* [WORK REQUIRED]: Find the line containing "rdb = rdb |" in the records below. Copy exactly that line and each one after it, ending at the line containing "if (rst_r || (e_v && e_uspw))", and nothing more.

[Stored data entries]
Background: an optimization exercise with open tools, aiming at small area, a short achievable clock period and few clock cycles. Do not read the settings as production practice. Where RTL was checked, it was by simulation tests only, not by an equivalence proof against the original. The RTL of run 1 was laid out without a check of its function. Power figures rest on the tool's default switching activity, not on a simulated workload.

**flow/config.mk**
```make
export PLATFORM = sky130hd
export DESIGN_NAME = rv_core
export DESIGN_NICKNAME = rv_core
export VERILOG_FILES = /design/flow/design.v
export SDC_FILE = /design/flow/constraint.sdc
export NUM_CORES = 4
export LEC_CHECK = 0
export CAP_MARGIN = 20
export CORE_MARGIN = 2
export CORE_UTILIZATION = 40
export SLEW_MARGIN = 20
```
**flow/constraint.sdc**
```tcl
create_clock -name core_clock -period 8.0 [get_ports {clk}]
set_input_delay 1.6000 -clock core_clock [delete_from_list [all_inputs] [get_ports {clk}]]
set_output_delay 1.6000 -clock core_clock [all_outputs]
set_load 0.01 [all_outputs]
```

...

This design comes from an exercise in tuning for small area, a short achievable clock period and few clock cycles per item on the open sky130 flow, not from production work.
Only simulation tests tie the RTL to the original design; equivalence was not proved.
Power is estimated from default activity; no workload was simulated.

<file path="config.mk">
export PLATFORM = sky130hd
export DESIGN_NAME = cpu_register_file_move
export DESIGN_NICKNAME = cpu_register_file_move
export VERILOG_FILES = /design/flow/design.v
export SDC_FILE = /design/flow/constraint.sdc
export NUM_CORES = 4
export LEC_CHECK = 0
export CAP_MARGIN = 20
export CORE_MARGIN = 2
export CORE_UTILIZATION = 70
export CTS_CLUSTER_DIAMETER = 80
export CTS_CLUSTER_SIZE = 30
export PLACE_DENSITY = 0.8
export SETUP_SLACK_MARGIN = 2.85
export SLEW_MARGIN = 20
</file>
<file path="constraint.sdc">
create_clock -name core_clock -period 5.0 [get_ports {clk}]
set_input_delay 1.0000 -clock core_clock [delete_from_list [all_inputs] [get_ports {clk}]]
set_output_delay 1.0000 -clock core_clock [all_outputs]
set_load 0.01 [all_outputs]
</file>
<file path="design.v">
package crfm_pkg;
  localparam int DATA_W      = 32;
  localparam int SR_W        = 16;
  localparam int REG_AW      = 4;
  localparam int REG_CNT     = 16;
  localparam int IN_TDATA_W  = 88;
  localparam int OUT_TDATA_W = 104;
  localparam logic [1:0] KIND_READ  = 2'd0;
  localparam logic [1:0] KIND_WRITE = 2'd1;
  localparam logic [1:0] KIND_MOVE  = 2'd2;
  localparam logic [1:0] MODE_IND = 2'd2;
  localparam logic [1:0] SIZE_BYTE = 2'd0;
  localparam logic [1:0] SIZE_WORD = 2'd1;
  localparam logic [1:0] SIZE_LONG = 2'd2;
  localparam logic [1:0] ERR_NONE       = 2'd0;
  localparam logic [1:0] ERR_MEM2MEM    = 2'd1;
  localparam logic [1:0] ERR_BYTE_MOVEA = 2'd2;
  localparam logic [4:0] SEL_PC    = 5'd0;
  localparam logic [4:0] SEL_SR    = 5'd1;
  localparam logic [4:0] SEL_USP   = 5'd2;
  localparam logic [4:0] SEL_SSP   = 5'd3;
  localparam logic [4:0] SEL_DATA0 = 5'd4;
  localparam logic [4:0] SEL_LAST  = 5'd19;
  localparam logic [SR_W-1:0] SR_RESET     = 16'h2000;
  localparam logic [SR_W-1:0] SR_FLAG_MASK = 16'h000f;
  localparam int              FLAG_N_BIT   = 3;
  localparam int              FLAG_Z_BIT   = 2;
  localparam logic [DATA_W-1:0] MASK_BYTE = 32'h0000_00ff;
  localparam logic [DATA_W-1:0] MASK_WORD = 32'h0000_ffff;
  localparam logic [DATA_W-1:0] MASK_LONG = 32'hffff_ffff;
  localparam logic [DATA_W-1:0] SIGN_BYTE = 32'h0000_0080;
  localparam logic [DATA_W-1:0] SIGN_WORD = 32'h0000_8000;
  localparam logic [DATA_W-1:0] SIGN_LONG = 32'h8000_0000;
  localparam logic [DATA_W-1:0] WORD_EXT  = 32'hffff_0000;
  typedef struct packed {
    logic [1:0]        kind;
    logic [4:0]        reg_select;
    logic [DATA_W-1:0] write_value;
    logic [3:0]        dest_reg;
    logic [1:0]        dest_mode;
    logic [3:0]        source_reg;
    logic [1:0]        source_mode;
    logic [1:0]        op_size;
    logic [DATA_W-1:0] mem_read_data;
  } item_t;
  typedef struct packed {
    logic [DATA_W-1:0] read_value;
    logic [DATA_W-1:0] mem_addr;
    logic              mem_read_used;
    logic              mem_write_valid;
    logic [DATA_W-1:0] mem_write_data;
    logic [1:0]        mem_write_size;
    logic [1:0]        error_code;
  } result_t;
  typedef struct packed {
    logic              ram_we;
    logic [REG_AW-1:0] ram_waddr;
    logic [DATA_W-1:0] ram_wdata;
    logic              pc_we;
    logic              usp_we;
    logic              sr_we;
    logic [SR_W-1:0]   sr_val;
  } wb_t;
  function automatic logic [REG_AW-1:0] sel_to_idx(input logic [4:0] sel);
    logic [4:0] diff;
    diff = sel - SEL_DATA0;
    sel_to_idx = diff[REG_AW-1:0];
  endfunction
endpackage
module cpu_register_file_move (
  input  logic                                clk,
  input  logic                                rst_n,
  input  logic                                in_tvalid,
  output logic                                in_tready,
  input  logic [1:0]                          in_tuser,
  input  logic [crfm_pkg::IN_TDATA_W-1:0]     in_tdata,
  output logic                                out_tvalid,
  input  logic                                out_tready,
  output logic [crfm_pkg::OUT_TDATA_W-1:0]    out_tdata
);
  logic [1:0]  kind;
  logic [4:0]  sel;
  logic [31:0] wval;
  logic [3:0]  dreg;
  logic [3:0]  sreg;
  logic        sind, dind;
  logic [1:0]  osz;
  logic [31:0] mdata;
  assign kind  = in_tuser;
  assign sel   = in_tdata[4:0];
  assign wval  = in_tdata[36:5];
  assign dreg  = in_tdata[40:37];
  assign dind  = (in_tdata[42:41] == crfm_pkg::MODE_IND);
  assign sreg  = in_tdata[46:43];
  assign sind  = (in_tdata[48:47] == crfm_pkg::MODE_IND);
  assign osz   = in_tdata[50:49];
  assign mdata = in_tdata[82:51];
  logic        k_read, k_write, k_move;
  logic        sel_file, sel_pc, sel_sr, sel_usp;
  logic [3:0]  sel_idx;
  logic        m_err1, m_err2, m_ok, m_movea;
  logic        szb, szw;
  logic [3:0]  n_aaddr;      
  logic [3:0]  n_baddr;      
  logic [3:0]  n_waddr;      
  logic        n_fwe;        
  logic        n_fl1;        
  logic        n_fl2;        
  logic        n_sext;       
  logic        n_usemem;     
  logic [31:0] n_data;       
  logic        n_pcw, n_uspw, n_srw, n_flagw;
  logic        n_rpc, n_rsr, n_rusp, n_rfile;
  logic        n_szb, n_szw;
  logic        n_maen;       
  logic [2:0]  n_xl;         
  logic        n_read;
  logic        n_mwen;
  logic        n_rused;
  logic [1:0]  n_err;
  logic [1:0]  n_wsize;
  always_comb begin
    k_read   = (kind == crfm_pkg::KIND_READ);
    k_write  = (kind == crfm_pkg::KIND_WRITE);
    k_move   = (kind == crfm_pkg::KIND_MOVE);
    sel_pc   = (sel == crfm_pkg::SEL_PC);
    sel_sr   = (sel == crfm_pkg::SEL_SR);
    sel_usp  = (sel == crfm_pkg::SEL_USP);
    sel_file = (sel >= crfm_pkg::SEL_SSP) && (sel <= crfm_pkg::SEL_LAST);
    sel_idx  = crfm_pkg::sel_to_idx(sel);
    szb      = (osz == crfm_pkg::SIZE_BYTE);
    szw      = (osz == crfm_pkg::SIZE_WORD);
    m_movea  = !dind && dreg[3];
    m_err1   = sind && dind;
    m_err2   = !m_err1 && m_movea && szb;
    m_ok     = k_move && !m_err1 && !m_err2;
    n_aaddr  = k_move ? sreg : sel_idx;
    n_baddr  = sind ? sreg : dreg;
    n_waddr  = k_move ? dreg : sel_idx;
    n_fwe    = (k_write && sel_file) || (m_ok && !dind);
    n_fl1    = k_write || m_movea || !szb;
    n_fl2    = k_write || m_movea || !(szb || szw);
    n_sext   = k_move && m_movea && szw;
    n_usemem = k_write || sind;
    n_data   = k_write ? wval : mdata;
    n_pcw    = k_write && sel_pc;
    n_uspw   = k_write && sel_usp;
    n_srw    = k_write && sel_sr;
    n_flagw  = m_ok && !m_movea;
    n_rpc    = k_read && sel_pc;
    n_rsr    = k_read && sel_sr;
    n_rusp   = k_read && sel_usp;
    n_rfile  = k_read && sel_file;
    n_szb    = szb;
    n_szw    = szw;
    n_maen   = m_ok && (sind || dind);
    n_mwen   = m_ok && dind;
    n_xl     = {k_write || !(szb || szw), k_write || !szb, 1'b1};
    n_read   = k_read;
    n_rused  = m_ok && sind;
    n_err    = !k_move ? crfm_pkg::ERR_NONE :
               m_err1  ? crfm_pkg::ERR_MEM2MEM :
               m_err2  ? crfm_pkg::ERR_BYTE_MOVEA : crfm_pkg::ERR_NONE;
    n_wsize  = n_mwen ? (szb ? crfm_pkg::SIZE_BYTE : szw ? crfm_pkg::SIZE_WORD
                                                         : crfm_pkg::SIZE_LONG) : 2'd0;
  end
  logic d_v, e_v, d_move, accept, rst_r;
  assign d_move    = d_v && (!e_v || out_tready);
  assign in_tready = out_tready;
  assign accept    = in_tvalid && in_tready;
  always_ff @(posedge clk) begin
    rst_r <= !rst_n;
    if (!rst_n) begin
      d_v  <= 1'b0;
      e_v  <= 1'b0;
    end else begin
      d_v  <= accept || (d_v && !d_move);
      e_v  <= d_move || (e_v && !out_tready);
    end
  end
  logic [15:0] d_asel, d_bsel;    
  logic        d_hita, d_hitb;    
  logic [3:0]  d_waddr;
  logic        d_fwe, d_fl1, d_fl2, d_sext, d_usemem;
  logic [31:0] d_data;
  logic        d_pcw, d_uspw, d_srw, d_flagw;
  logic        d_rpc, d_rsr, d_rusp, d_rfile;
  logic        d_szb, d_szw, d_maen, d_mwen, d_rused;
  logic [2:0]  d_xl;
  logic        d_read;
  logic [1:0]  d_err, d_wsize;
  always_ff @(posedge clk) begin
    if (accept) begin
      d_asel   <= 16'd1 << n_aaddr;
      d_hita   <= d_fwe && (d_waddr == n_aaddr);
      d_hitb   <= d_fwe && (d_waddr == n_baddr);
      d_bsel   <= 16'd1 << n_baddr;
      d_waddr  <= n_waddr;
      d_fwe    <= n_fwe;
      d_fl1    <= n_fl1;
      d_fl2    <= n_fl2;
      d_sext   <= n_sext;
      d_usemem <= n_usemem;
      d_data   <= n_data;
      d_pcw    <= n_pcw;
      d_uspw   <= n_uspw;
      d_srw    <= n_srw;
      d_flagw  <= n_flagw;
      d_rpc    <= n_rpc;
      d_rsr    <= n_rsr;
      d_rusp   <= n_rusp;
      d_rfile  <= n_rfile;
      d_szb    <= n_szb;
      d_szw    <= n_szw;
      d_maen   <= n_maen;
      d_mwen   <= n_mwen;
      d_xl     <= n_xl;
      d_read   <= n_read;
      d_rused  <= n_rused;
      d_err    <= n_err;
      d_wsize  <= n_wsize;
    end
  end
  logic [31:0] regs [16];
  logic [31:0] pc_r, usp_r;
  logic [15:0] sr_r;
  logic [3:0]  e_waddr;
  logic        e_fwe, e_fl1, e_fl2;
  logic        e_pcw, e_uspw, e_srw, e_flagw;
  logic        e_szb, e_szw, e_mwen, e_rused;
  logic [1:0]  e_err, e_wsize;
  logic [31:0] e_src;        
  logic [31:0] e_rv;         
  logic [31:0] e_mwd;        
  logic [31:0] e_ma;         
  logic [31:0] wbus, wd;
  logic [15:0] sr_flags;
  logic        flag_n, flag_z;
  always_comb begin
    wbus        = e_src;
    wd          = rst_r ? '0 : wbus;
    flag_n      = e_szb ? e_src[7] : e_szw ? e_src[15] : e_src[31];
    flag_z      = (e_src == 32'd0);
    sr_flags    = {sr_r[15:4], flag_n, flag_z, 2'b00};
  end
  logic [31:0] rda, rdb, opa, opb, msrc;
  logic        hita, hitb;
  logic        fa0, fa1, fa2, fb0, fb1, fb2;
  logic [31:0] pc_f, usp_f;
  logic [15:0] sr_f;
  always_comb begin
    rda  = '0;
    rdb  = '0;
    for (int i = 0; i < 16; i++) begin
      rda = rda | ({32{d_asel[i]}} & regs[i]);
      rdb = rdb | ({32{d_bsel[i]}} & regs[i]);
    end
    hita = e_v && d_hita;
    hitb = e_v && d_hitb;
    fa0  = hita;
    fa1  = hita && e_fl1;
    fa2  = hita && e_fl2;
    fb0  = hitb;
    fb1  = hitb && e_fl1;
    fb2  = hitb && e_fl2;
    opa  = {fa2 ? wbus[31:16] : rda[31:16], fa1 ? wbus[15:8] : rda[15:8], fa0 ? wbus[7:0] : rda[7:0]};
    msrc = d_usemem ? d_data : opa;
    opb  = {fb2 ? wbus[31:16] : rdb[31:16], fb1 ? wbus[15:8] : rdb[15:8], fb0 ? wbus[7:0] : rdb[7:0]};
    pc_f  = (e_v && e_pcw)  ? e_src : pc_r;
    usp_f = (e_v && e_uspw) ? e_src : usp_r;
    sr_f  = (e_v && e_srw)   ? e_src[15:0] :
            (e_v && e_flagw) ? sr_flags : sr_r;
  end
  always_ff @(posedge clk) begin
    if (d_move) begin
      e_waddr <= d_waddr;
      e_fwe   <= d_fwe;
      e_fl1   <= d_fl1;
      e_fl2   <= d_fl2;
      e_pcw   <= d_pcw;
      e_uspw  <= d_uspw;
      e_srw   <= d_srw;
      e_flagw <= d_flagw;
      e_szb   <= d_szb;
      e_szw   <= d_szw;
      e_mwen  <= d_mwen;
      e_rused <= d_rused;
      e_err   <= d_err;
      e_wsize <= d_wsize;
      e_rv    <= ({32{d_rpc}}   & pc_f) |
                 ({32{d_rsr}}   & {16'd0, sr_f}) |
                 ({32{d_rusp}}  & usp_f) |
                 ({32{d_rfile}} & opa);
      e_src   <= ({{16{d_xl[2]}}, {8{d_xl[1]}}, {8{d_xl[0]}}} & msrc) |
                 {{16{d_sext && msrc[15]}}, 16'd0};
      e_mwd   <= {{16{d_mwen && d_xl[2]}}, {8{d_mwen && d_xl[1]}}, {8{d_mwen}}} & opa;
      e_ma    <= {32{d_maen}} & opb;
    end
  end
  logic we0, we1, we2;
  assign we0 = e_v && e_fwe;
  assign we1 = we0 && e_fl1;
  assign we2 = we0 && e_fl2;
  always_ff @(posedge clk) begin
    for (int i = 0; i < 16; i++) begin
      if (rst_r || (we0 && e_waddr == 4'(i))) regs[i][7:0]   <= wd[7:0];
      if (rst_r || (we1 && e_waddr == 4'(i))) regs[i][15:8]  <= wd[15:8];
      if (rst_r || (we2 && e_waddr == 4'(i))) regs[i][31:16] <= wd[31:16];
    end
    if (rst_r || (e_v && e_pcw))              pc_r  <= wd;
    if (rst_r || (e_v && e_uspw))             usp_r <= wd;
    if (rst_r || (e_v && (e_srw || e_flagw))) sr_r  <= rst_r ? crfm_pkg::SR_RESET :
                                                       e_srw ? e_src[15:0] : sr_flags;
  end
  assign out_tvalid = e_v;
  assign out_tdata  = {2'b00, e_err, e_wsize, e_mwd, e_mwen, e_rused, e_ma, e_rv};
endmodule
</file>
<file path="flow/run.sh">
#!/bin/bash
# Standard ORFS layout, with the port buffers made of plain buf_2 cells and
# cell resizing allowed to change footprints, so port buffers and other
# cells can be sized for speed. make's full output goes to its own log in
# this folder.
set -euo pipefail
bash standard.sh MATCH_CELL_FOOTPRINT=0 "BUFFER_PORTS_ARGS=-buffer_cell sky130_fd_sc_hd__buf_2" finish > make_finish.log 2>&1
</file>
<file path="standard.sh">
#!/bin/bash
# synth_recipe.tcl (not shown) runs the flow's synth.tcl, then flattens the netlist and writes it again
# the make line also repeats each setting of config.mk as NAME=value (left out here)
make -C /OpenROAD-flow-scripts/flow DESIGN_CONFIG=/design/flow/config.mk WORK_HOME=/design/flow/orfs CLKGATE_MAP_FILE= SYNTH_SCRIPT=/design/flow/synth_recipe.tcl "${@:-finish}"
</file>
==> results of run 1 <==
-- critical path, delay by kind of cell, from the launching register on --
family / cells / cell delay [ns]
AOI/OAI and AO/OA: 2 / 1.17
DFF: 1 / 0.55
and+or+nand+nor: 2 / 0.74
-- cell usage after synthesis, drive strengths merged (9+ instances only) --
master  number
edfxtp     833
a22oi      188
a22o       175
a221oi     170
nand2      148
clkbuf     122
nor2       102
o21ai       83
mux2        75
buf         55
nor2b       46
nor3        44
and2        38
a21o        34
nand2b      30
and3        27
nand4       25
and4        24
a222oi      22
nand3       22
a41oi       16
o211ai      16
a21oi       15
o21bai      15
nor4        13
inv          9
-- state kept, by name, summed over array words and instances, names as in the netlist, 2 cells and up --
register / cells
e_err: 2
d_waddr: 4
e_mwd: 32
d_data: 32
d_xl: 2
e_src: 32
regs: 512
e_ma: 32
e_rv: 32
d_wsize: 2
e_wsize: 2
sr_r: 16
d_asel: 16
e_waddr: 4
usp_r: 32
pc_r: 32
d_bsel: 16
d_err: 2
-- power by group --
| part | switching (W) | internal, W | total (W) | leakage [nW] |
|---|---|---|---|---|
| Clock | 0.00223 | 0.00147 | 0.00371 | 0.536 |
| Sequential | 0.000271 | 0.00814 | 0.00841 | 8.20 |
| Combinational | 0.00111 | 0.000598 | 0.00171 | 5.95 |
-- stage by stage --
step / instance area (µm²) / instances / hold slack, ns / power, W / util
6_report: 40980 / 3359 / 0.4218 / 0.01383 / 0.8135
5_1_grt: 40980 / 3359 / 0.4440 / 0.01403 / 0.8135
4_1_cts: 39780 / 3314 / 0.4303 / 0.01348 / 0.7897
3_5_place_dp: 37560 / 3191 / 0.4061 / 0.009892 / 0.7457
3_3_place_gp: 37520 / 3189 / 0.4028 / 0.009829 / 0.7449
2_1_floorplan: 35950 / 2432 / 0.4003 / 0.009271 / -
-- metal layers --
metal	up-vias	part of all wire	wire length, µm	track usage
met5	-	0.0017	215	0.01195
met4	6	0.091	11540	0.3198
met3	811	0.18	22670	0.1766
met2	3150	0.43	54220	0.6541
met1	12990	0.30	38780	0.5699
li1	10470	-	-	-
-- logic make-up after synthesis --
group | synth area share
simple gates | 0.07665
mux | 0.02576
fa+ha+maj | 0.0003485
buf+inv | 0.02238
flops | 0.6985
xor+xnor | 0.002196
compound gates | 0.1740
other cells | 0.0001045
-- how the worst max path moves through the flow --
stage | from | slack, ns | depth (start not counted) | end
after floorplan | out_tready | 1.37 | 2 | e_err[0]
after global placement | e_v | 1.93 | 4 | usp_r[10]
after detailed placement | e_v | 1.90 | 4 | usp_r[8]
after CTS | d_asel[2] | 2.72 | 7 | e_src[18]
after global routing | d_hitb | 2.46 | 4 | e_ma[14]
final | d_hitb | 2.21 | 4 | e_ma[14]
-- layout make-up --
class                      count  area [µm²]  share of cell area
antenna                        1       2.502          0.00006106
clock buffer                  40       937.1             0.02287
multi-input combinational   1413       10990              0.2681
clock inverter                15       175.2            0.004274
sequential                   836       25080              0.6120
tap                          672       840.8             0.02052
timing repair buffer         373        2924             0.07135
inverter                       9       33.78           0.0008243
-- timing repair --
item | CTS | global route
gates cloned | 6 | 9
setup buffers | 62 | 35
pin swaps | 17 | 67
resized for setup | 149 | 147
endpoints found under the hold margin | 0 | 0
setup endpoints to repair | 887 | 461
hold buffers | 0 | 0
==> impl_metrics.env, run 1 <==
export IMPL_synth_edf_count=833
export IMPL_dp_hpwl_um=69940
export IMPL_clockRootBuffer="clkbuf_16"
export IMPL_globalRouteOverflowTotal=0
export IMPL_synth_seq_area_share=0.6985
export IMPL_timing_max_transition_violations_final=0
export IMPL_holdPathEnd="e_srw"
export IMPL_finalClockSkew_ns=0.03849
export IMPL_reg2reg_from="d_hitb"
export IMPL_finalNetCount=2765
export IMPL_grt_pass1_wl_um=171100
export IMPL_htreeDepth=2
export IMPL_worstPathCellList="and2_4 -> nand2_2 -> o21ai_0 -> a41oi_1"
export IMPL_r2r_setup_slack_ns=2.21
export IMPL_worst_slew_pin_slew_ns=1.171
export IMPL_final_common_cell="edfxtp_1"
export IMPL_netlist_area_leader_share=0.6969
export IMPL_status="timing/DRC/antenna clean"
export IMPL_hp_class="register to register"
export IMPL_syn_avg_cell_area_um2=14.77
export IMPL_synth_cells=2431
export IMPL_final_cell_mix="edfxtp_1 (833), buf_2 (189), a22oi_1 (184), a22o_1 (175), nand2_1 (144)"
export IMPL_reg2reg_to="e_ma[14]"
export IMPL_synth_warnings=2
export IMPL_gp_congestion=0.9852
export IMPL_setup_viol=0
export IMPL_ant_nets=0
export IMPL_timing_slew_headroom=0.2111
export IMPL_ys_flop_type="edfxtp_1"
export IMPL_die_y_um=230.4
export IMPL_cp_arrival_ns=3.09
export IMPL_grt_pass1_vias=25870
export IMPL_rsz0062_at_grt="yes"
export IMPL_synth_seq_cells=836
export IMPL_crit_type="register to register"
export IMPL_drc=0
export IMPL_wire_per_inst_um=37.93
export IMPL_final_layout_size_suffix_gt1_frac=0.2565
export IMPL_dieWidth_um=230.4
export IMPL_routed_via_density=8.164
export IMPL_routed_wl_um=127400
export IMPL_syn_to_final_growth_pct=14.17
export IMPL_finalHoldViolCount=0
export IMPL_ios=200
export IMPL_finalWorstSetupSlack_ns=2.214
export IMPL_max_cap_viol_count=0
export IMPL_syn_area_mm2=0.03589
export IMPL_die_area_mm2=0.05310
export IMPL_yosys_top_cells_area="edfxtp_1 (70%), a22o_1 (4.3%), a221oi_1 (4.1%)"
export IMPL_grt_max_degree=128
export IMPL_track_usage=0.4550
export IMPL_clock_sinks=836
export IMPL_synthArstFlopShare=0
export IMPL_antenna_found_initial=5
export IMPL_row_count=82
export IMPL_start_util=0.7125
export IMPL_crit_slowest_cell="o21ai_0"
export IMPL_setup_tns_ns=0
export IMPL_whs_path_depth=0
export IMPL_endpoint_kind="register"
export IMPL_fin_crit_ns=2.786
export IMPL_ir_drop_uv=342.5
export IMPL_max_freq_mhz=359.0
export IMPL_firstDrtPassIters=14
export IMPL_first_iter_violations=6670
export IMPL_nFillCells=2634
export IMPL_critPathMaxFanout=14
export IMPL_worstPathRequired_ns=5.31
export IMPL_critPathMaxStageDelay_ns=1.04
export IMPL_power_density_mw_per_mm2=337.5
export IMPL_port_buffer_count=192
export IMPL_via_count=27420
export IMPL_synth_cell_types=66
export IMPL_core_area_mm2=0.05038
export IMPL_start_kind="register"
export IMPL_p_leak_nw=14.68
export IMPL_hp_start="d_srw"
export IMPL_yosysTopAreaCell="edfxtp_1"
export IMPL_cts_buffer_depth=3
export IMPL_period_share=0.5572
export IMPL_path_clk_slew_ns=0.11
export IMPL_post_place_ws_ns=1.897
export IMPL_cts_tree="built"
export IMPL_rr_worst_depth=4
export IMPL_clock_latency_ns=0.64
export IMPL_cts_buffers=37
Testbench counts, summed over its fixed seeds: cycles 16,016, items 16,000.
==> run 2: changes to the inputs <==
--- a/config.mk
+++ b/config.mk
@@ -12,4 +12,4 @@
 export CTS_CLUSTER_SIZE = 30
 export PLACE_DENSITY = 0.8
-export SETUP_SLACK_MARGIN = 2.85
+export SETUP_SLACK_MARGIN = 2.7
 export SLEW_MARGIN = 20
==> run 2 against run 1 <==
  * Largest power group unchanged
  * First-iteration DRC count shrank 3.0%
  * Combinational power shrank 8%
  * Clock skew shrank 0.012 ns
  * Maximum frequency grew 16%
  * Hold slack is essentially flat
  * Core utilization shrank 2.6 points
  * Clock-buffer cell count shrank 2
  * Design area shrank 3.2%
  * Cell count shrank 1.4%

* [EXERCISE ANSWER]:
      rdb = rdb | ({32{d_bsel[i]}} & regs[i]);
    end
    hita = e_v && d_hita;
    hitb = e_v && d_hitb;
    fa0  = hita;
    fa1  = hita && e_fl1;
    fa2  = hita && e_fl2;
    fb0  = hitb;
    fb1  = hitb && e_fl1;
    fb2  = hitb && e_fl2;
    opa  = {fa2 ? wbus[31:16] : rda[31:16], fa1 ? wbus[15:8] : rda[15:8], fa0 ? wbus[7:0] : rda[7:0]};
    msrc = d_usemem ? d_data : opa;
    opb  = {fb2 ? wbus[31:16] : rdb[31:16], fb1 ? wbus[15:8] : rdb[15:8], fb0 ? wbus[7:0] : rdb[7:0]};
    pc_f  = (e_v && e_pcw)  ? e_src : pc_r;
    usp_f = (e_v && e_uspw) ? e_src : usp_r;
    sr_f  = (e_v && e_srw)   ? e_src[15:0] :
            (e_v && e_flagw) ? sr_flags : sr_r;
  end
  always_ff @(posedge clk) begin
    if (d_move) begin
      e_waddr <= d_waddr;
      e_fwe   <= d_fwe;
      e_fl1   <= d_fl1;
      e_fl2   <= d_fl2;
      e_pcw   <= d_pcw;
      e_uspw  <= d_uspw;
      e_srw   <= d_srw;
      e_flagw <= d_flagw;
      e_szb   <= d_szb;
      e_szw   <= d_szw;
      e_mwen  <= d_mwen;
      e_rused <= d_rused;
      e_err   <= d_err;
      e_wsize <= d_wsize;
      e_rv    <= ({32{d_rpc}}   & pc_f) |
                 ({32{d_rsr}}   & {16'd0, sr_f}) |
                 ({32{d_rusp}}  & usp_f) |
                 ({32{d_rfile}} & opa);
      e_src   <= ({{16{d_xl[2]}}, {8{d_xl[1]}}, {8{d_xl[0]}}} & msrc) |
                 {{16{d_sext && msrc[15]}}, 16'd0};
      e_mwd   <= {{16{d_mwen && d_xl[2]}}, {8{d_mwen && d_xl[1]}}, {8{d_mwen}}} & opa;
      e_ma    <= {32{d_maen}} & opb;
    end
  end
  logic we0, we1, we2;
  assign we0 = e_v && e_fwe;
  assign we1 = we0 && e_fl1;
  assign we2 = we0 && e_fl2;
  always_ff @(posedge clk) begin
    for (int i = 0; i < 16; i++) begin
      if (rst_r || (we0 && e_waddr == 4'(i))) regs[i][7:0]   <= wd[7:0];
      if (rst_r || (we1 && e_waddr == 4'(i))) regs[i][15:8]  <= wd[15:8];
      if (rst_r || (we2 && e_waddr == 4'(i))) regs[i][31:16] <= wd[31:16];
    end
    if (rst_r || (e_v && e_pcw))              pc_r  <= wd;
    if (rst_r || (e_v && e_uspw))             usp_r <= wd;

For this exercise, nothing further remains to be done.